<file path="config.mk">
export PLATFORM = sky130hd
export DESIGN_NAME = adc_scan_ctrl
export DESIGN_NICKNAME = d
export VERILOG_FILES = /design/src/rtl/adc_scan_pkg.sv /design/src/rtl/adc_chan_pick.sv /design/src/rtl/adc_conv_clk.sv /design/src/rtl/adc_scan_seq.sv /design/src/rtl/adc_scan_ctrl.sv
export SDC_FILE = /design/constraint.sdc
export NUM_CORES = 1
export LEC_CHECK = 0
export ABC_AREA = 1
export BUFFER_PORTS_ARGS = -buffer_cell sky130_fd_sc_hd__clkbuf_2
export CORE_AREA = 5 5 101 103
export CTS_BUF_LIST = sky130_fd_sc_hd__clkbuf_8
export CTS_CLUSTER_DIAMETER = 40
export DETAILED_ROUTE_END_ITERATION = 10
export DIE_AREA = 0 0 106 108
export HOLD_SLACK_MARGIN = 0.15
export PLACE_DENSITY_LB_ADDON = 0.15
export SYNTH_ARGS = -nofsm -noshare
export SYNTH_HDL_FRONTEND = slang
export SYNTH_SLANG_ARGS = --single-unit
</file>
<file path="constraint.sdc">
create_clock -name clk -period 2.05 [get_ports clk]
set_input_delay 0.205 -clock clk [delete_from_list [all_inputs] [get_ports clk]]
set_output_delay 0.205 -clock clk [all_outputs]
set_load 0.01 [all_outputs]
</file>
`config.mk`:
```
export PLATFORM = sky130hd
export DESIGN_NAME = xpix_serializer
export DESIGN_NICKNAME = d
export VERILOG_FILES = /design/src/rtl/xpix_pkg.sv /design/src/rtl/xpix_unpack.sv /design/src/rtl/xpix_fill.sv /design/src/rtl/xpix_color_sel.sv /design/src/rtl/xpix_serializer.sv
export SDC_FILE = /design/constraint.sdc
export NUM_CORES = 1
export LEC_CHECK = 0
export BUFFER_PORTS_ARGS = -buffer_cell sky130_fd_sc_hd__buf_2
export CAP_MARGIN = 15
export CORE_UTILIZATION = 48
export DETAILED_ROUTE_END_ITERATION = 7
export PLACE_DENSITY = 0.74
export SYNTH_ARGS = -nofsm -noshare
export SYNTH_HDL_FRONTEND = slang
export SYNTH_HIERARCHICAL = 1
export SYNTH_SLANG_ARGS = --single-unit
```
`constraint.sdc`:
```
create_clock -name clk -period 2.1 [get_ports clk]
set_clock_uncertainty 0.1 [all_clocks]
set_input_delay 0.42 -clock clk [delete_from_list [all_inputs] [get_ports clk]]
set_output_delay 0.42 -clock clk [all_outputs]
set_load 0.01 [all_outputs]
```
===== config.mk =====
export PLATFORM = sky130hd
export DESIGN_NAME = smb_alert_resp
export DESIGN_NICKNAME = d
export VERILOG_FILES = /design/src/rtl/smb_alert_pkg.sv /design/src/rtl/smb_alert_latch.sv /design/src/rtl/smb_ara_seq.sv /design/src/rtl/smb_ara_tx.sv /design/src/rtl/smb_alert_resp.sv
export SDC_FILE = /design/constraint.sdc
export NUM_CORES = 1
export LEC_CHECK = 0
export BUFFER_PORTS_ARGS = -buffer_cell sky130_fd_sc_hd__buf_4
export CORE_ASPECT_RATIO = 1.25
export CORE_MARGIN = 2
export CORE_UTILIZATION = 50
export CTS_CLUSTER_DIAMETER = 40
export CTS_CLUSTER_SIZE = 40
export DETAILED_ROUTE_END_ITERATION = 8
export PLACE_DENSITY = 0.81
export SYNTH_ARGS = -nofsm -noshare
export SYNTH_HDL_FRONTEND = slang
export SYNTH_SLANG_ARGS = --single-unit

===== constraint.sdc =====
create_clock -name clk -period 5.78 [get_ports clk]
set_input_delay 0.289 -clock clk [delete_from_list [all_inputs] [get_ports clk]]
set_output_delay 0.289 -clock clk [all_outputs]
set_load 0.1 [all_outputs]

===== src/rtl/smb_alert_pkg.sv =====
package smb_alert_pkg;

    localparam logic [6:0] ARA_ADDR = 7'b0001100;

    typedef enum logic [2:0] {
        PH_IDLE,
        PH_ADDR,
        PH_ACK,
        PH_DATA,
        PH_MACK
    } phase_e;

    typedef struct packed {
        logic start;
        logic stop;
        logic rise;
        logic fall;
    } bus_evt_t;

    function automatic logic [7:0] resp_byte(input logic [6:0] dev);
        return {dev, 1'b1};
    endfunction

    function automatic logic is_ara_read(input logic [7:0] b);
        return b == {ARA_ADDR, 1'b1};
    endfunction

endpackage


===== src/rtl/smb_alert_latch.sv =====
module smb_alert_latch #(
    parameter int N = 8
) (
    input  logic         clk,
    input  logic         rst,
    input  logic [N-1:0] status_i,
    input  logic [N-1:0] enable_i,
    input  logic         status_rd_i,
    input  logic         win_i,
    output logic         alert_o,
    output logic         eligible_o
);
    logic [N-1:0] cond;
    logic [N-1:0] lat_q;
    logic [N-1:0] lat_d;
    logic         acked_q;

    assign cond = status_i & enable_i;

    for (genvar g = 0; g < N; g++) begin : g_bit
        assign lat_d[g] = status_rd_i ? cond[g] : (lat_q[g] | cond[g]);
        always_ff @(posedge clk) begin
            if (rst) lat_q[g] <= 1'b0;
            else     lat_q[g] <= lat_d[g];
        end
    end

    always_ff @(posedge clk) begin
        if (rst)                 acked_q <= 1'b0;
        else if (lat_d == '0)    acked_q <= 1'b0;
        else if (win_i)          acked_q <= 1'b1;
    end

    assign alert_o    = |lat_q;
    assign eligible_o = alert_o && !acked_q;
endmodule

What is expected: Transcribe the records above exactly, keeping every line.

Completed task:
<file path="config.mk">
export PLATFORM = sky130hd
export DESIGN_NAME = adc_scan_ctrl
export DESIGN_NICKNAME = d
export VERILOG_FILES = /design/src/rtl/adc_scan_pkg.sv /design/src/rtl/adc_chan_pick.sv /design/src/rtl/adc_conv_clk.sv /design/src/rtl/adc_scan_seq.sv /design/src/rtl/adc_scan_ctrl.sv
export SDC_FILE = /design/constraint.sdc
export NUM_CORES = 1
export LEC_CHECK = 0
export ABC_AREA = 1
export BUFFER_PORTS_ARGS = -buffer_cell sky130_fd_sc_hd__clkbuf_2
export CORE_AREA = 5 5 101 103
export CTS_BUF_LIST = sky130_fd_sc_hd__clkbuf_8
export CTS_CLUSTER_DIAMETER = 40
export DETAILED_ROUTE_END_ITERATION = 10
export DIE_AREA = 0 0 106 108
export HOLD_SLACK_MARGIN = 0.15
export PLACE_DENSITY_LB_ADDON = 0.15
export SYNTH_ARGS = -nofsm -noshare
export SYNTH_HDL_FRONTEND = slang
export SYNTH_SLANG_ARGS = --single-unit
</file>
<file path="constraint.sdc">
create_clock -name clk -period 2.05 [get_ports clk]
set_input_delay 0.205 -clock clk [delete_from_list [all_inputs] [get_ports clk]]
set_output_delay 0.205 -clock clk [all_outputs]
set_load 0.01 [all_outputs]
</file>
`config.mk`:
```
export PLATFORM = sky130hd
export DESIGN_NAME = xpix_serializer
export DESIGN_NICKNAME = d
export VERILOG_FILES = /design/src/rtl/xpix_pkg.sv /design/src/rtl/xpix_unpack.sv /design/src/rtl/xpix_fill.sv /design/src/rtl/xpix_color_sel.sv /design/src/rtl/xpix_serializer.sv
export SDC_FILE = /design/constraint.sdc
export NUM_CORES = 1
export LEC_CHECK = 0
export BUFFER_PORTS_ARGS = -buffer_cell sky130_fd_sc_hd__buf_2
export CAP_MARGIN = 15
export CORE_UTILIZATION = 48
export DETAILED_ROUTE_END_ITERATION = 7
export PLACE_DENSITY = 0.74
export SYNTH_ARGS = -nofsm -noshare
export SYNTH_HDL_FRONTEND = slang
export SYNTH_HIERARCHICAL = 1
export SYNTH_SLANG_ARGS = --single-unit
```
`constraint.sdc`:
```
create_clock -name clk -period 2.1 [get_ports clk]
set_clock_uncertainty 0.1 [all_clocks]
set_input_delay 0.42 -clock clk [delete_from_list [all_inputs] [get_ports clk]]
set_output_delay 0.42 -clock clk [all_outputs]
set_load 0.01 [all_outputs]
```
===== config.mk =====
export PLATFORM = sky130hd
export DESIGN_NAME = smb_alert_resp
export DESIGN_NICKNAME = d
export VERILOG_FILES = /design/src/rtl/smb_alert_pkg.sv /design/src/rtl/smb_alert_latch.sv /design/src/rtl/smb_ara_seq.sv /design/src/rtl/smb_ara_tx.sv /design/src/rtl/smb_alert_resp.sv
export SDC_FILE = /design/constraint.sdc
export NUM_CORES = 1
export LEC_CHECK = 0
export BUFFER_PORTS_ARGS = -buffer_cell sky130_fd_sc_hd__buf_4
export CORE_ASPECT_RATIO = 1.25
export CORE_MARGIN = 2
export CORE_UTILIZATION = 50
export CTS_CLUSTER_DIAMETER = 40
export CTS_CLUSTER_SIZE = 40
export DETAILED_ROUTE_END_ITERATION = 8
export PLACE_DENSITY = 0.81
export SYNTH_ARGS = -nofsm -noshare
export SYNTH_HDL_FRONTEND = slang
export SYNTH_SLANG_ARGS = --single-unit

===== constraint.sdc =====
create_clock -name clk -period 5.78 [get_ports clk]
set_input_delay 0.289 -clock clk [delete_from_list [all_inputs] [get_ports clk]]
set_output_delay 0.289 -clock clk [all_outputs]
set_load 0.1 [all_outputs]

===== src/rtl/smb_alert_pkg.sv =====
package smb_alert_pkg;

    localparam logic [6:0] ARA_ADDR = 7'b0001100;

    typedef enum logic [2:0] {
        PH_IDLE,
        PH_ADDR,
        PH_ACK,
        PH_DATA,
        PH_MACK
    } phase_e;

    typedef struct packed {
        logic start;
        logic stop;
        logic rise;
        logic fall;
    } bus_evt_t;

    function automatic logic [7:0] resp_byte(input logic [6:0] dev);
        return {dev, 1'b1};
    endfunction

    function automatic logic is_ara_read(input logic [7:0] b);
        return b == {ARA_ADDR, 1'b1};
    endfunction

endpackage


===== src/rtl/smb_alert_latch.sv =====
module smb_alert_latch #(
    parameter int N = 8
) (
    input  logic         clk,
    input  logic         rst,
    input  logic [N-1:0] status_i,
    input  logic [N-1:0] enable_i,
    input  logic         status_rd_i,
    input  logic         win_i,
    output logic         alert_o,
    output logic         eligible_o
);
    logic [N-1:0] cond;
    logic [N-1:0] lat_q;
    logic [N-1:0] lat_d;
    logic         acked_q;

    assign cond = status_i & enable_i;

    for (genvar g = 0; g < N; g++) begin : g_bit
        assign lat_d[g] = status_rd_i ? cond[g] : (lat_q[g] | cond[g]);
        always_ff @(posedge clk) begin
            if (rst) lat_q[g] <= 1'b0;
            else     lat_q[g] <= lat_d[g];
        end
    end

    always_ff @(posedge clk) begin
        if (rst)                 acked_q <= 1'b0;
        else if (lat_d == '0)    acked_q <= 1'b0;
        else if (win_i)          acked_q <= 1'b1;
    end

    assign alert_o    = |lat_q;
    assign eligible_o = alert_o && !acked_q;
endmodule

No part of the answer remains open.